0

I have a dataset with with a field of interest and a list of strings (several hundred of them).

What I want to do is, for each line of the data, to check if the field has any of the partials strings in it.

Essentially, I want to replicate the SQL % wildcard. So, if for example a value is "Game123" and one of my strings is "Ga" I want that to be a match. (But I don't want "OGame" to match "Ga").

I'm hoping to write some statement like this:

df%>%
filter(My_Field contains any one of List_Of_Strings)

How do I fill in that filter statement?

I tried to use the %in% operator but couldn't make it work.
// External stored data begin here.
**config.mk**
```make
export PLATFORM = sky130hd
export DESIGN_NAME = id_stage
export DESIGN_NICKNAME = d
export VERILOG_FILES = /design/src/rtl/id_pkg.sv /design/src/rtl/id_stage.sv /design/src/rtl/id_branch_unit.sv /design/src/rtl/id_operand_unit.sv /design/src/rtl/id_decoder.sv /design/src/rtl/regfile.sv
export VERILOG_INCLUDE_DIRS = /design/src /design/src/include
export SDC_FILE = /design/constraint.sdc
export NUM_CORES = 1
export LEC_CHECK = 0
export BUFFER_PORTS_ARGS = -buffer_cell sky130_fd_sc_hd__buf_2
export CAP_MARGIN = 20
export CORE_ASPECT_RATIO = 2
export CORE_MARGIN = 2
export CORE_UTILIZATION = 30
export DETAILED_ROUTE_END_ITERATION = 12
export PLACE_DENSITY = 0.51
export SKIP_LAST_GASP = 1
export SLEW_MARGIN = 15
export SYNTH_ARGS = -nofsm -noshare
export SYNTH_HDL_FRONTEND = slang
export SYNTH_HIERARCHICAL = 1
export SYNTH_SLANG_ARGS = --single-unit
```
**constraint.sdc**
```tcl
create_clock -name clk -period 6.14 [get_ports clk]
set_clock_uncertainty 0.2 [all_clocks]
set_input_delay 0.921 -clock clk [delete_from_list [all_inputs] [get_ports clk]]
set_output_delay 0.921 -clock clk [all_outputs]
set_load 0.05 [all_outputs]
```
I know how to use substrings to check against a single string, but I have a long list of them and need to check all of them.
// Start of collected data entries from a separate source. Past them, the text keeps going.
==> src/verilog/warpSched_macros.svh <==
`ifndef WARPSCHED_MACROS_SVH
`define WARPSCHED_MACROS_SVH

// hardware warp slots, split into an even and an odd bank
`define WS_NUM_WARPS  8

// task table geometry
`define WS_TASK_DEPTH 256
`define WS_TASK_AW    8

////////////////////
// task word layout, each field runs up to the lsb of the field above it
`define WS_VALID_BIT  28
`define WS_SWID_LSB   20 // software warp id, bits 27..20
`define WS_PC_LSB     11 // start pc, bits 19..11
`define WS_MASK_LSB   3  // active mask, bits 10..3
`define WS_PAIRS_LSB  0  // register pairs, bits 2..0

// byte step of the fetch pc per granted instruction
`define WS_PC_STEP    4

`endif

==> src/verilog/warpSchedPkg.sv <==
`default_nettype none
`include "warpSched_macros.svh"

package warpSchedPkg;

    typedef logic [`WS_VALID_BIT:0] taskWord_t; // one task table entry

    // one bit per hardware slot, one-hot when it names a single warp
    typedef logic [`WS_NUM_WARPS-1:0] warpVec_t;

    typedef logic [31:0] pc_t;
    typedef logic [7:0]  mask_t;     // thread active mask
    typedef logic [7:0]  swWarpId_t;
    typedef logic [5:0]  regCount_t; // wide enough for a full budget of 32

    // a locked warp waits for its branch target from writeback
    typedef enum logic [1:0] {
        wsFree,
        wsRunning,
        wsLocked
    } warpState_e;

endpackage

`default_nettype wire

==> src/verilog/warpLauncher.sv <==
`timescale 1ns/10ps
`default_nettype none
`include "warpSched_macros.svh"

module warpLauncher #(
    parameter int BANK = 0 // 0 serves the even slots, 1 the odd slots
) (
    input  logic                     Init_Done,
    input  warpSchedPkg::taskWord_t  word,
    input  warpSchedPkg::warpVec_t   freeSlots,
    input  warpSchedPkg::regCount_t  Num_Of_AviReg,
    output warpSchedPkg::warpVec_t   proposeSlot,
    output warpSchedPkg::regCount_t  proposeRegs,
    output warpSchedPkg::swWarpId_t  proposeSwId
);

    warpSchedPkg::warpVec_t  pick;      // lowest free slot of this bank
    warpSchedPkg::regCount_t need;
    logic                    propose;

    // the entry stores register pairs, so the need is twice the field
    assign need = warpSchedPkg::regCount_t'({word[`WS_MASK_LSB-1:`WS_PAIRS_LSB], 1'b0});

    always_comb begin
        pick = '0;
        for (int k = `WS_NUM_WARPS / 2 - 1; k >= 0; k--) begin // lowest index wins, so scan down
            if (freeSlots[2 * k + BANK]) begin
                pick = '0;
                pick[2 * k + BANK] = 1'b1;
            end
        end
    end

    assign propose = Init_Done && word[`WS_VALID_BIT] && (|pick) && (need <= Num_Of_AviReg);

    assign proposeSlot = propose ? pick : '0;
    assign proposeRegs = propose ? need : '0; // zero keeps the merged count clean
    assign proposeSwId = word[`WS_VALID_BIT-1:`WS_SWID_LSB];

    // a launcher never reaches into the other bank
    always_comb begin
        assert ($onehot0(proposeSlot) &&
                (proposeSlot & (BANK != 0 ? 8'haa : 8'h55)) == proposeSlot)
            else $error("launcher proposed a slot outside its bank");
    end

endmodule

`default_nettype wire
R filter rows based on multiple partial strings applied to multiple columns: This post is similar to what I'm trying to do, but my list of substrings is 400 plus, so I can't write it all out manually in a grepl statement (I think?)

haley
  • 75
  • 5

3 Answers3

1

I guess the problem you're facing is this:

You have a list of what could be called key words (what you call "a list of strings") and a vector/column with text (what you call "a field of interest") and your goal is to filter the vector/column on whether or not any of the key words is present. If that's correct the solution might be this:

Data:

a. List of key words:

keys <- c("how", "why", "what")

b. Dataframe with a vector/column of text:

df <- data.frame(
  text = c("Hi there", "How are you?", "I'm fine.", "So how's work?", "Ah kinda stressful.", "Why?", "Well you know")
)

Solution:

To filter df on keys in text you need to convert keys into a regex alternation pattern (by collapsing the strings with |). Depending on your keys it may be useful or even necessary to also include word \\boundary markers (in case the keys values need to match as such, but not occurring inside other words). And finally, if there may be an issue with lower- or upper-case, we can use the case-insensitive flag (?i):

df %>%
  filter(str_detect(text, str_c("(?i)\\b(", str_c(keys, collapse = "|"), ")\\b")))
            text
1   How are you?
2 So how's work?
3           Why? 
Chris Ruehlemann
  • 20,321
  • 4
  • 12
  • 34
0

Since there is no particular dataset or reproductible example, I can think of a way to implement it with two apply functions and a smart use of regex. Remember that the regex operator ^ matches only if the following expression shows up in its beginning.

library(dplyr)

MyField <- c("OGame","Game123","Duck","Dugame","Aldubame")

df <- data.frame(MyField)

ListOfStrings <- c("^Ga","^Du") #Notice the use of ^ here

match_s <- function(patterns,entry){
  lapply(patterns,grepl,x = entry) %>% unlist() %>% any()
}

df$match_string <- lapply(df$MyField, match_s, pat = ListOfStrings)

df %>% filter(match_string == 1)
catatau
  • 28
  • 6
0

With dplyr (using stringr for words and sentences as examples) and grepl in conjunction with \\b to get the word boundary match at the beginning.

library(stringr)
library(dplyr)

set.seed(22)

tibble(sentences) %>% 
  rowwise() %>% 
  filter(any(sapply(words[sample(length(words), 10)], function(x) 
    grepl(paste0("\\b", x), sentences)))) %>% 
  ungroup()
# A tibble: 32 × 1
   sentences                                    
   <chr>                                        
 1 It's easy to tell the depth of a well.       
 2 Kick the ball straight and follow through.   
 3 A king ruled the state in the early days.    
 4 March the soldiers past the next hill.       
 5 The dune rose from the edge of the water.    
 6 The grass curled around the fence post.      
 7 Cats and Dogs each hate the other.           
 8 The harder he tried the less he got done.    
 9 He knew the skill of the great young actress.
10 The club rented the rink for the fifth night.
# … with 22 more rows
Andre Wildberg
  • 12,344
  • 3
  • 12
  • 29